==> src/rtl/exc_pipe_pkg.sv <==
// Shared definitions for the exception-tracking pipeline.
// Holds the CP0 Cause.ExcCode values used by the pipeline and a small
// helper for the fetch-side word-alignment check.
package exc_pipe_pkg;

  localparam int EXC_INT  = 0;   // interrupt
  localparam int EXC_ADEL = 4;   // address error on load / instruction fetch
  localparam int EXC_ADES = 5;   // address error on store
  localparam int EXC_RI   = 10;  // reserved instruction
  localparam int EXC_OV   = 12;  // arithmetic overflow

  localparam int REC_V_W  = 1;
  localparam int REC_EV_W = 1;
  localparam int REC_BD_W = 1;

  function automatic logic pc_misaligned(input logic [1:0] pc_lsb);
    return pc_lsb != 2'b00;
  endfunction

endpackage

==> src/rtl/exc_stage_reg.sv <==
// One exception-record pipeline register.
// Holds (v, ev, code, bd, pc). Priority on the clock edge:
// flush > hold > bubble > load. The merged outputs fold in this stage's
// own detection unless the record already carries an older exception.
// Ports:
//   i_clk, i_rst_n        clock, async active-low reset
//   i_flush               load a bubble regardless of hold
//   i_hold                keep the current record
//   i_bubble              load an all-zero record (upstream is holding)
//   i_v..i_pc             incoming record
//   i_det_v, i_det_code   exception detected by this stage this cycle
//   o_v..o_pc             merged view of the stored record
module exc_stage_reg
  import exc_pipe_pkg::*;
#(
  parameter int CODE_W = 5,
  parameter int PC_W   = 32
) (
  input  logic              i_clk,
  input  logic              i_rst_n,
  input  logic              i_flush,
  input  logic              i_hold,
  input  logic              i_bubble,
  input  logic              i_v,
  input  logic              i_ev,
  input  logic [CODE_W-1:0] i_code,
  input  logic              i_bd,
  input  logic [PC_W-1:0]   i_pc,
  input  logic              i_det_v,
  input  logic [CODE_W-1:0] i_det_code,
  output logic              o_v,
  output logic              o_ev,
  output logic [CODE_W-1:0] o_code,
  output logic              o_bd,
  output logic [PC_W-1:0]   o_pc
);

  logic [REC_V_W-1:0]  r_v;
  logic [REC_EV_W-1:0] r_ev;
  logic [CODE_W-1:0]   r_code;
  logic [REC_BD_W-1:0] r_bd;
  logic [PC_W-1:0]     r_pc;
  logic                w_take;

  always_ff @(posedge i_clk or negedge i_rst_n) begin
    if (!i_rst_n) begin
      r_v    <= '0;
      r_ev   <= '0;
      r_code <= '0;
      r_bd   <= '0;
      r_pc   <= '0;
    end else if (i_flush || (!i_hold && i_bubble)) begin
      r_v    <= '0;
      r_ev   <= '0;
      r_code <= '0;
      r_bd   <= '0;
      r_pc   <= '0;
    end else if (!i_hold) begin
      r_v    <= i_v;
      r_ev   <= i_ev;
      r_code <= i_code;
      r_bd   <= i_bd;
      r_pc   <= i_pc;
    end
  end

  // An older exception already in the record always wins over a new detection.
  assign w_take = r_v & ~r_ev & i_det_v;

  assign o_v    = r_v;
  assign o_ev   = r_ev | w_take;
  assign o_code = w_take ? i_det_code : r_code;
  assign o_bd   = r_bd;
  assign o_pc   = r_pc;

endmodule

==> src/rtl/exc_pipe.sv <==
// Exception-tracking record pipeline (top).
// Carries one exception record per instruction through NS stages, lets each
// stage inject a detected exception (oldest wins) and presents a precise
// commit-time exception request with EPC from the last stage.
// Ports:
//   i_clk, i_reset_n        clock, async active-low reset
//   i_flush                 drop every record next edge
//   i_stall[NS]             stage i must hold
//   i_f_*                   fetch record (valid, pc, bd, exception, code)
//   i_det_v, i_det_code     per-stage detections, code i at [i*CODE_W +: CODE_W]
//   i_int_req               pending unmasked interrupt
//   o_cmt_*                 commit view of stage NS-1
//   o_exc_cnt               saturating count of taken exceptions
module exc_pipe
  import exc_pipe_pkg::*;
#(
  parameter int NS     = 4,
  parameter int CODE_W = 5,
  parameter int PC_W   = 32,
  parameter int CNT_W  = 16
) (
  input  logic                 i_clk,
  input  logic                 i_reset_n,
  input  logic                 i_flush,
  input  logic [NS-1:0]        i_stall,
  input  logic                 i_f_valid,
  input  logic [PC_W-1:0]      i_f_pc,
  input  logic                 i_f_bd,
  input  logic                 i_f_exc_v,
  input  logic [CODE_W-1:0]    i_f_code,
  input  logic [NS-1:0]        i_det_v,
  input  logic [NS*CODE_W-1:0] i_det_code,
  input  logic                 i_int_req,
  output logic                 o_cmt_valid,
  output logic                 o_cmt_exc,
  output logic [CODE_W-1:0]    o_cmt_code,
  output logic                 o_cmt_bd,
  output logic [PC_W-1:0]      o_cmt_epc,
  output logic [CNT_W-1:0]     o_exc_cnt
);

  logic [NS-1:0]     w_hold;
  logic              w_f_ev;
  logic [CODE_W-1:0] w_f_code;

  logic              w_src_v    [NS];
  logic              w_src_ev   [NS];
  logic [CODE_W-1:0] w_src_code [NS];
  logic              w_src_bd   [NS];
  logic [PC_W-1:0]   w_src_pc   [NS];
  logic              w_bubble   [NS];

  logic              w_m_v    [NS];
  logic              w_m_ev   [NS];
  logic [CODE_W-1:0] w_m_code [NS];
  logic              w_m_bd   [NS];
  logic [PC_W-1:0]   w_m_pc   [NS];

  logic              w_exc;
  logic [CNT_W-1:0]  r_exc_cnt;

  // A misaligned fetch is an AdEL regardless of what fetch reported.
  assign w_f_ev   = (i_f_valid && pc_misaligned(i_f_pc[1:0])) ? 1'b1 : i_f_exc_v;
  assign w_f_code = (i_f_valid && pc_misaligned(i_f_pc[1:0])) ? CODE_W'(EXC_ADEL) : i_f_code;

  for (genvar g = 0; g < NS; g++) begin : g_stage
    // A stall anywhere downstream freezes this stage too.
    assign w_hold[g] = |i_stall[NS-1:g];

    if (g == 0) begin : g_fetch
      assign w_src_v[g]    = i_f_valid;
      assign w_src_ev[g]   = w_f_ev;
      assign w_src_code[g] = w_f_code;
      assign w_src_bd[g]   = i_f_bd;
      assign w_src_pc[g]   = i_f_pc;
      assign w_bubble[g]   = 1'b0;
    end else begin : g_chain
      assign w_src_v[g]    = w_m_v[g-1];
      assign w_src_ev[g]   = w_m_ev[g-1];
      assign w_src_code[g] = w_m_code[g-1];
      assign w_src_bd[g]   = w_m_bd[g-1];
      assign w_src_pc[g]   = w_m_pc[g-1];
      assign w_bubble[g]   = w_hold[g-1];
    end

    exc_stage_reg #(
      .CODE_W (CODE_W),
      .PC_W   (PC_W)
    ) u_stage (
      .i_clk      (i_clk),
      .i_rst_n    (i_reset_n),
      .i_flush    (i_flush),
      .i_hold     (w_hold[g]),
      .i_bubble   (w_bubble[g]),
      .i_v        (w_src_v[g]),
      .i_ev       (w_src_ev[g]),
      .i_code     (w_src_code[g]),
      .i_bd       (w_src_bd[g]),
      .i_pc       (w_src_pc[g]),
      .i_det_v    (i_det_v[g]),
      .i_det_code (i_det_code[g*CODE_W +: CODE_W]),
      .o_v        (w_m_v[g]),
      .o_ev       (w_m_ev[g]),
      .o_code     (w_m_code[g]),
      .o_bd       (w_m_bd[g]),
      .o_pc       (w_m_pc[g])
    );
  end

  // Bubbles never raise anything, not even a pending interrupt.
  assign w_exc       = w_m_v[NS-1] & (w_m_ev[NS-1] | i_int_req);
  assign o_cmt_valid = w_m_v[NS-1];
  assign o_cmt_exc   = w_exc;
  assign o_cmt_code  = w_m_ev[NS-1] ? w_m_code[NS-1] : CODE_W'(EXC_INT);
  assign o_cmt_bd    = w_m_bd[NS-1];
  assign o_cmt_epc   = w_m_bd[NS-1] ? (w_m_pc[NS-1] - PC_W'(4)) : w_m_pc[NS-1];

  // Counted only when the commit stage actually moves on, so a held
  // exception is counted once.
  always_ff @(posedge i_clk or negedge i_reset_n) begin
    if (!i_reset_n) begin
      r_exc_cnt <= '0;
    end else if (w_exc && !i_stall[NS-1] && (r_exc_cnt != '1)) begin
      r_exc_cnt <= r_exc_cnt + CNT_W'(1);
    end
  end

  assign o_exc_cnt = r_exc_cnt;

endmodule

- _Work to be completed_
Give back exactly the lines of the listing above, starting with its first line and ending with the line that holds "localparam int EXC_ADES".

- _Response to this task_
==> src/rtl/exc_pipe_pkg.sv <==
// Shared definitions for the exception-tracking pipeline.
// Holds the CP0 Cause.ExcCode values used by the pipeline and a small
// helper for the fetch-side word-alignment check.
package exc_pipe_pkg;

  localparam int EXC_INT  = 0;   // interrupt
  localparam int EXC_ADEL = 4;   // address error on load / instruction fetch
  localparam int EXC_ADES = 5;   // address error on store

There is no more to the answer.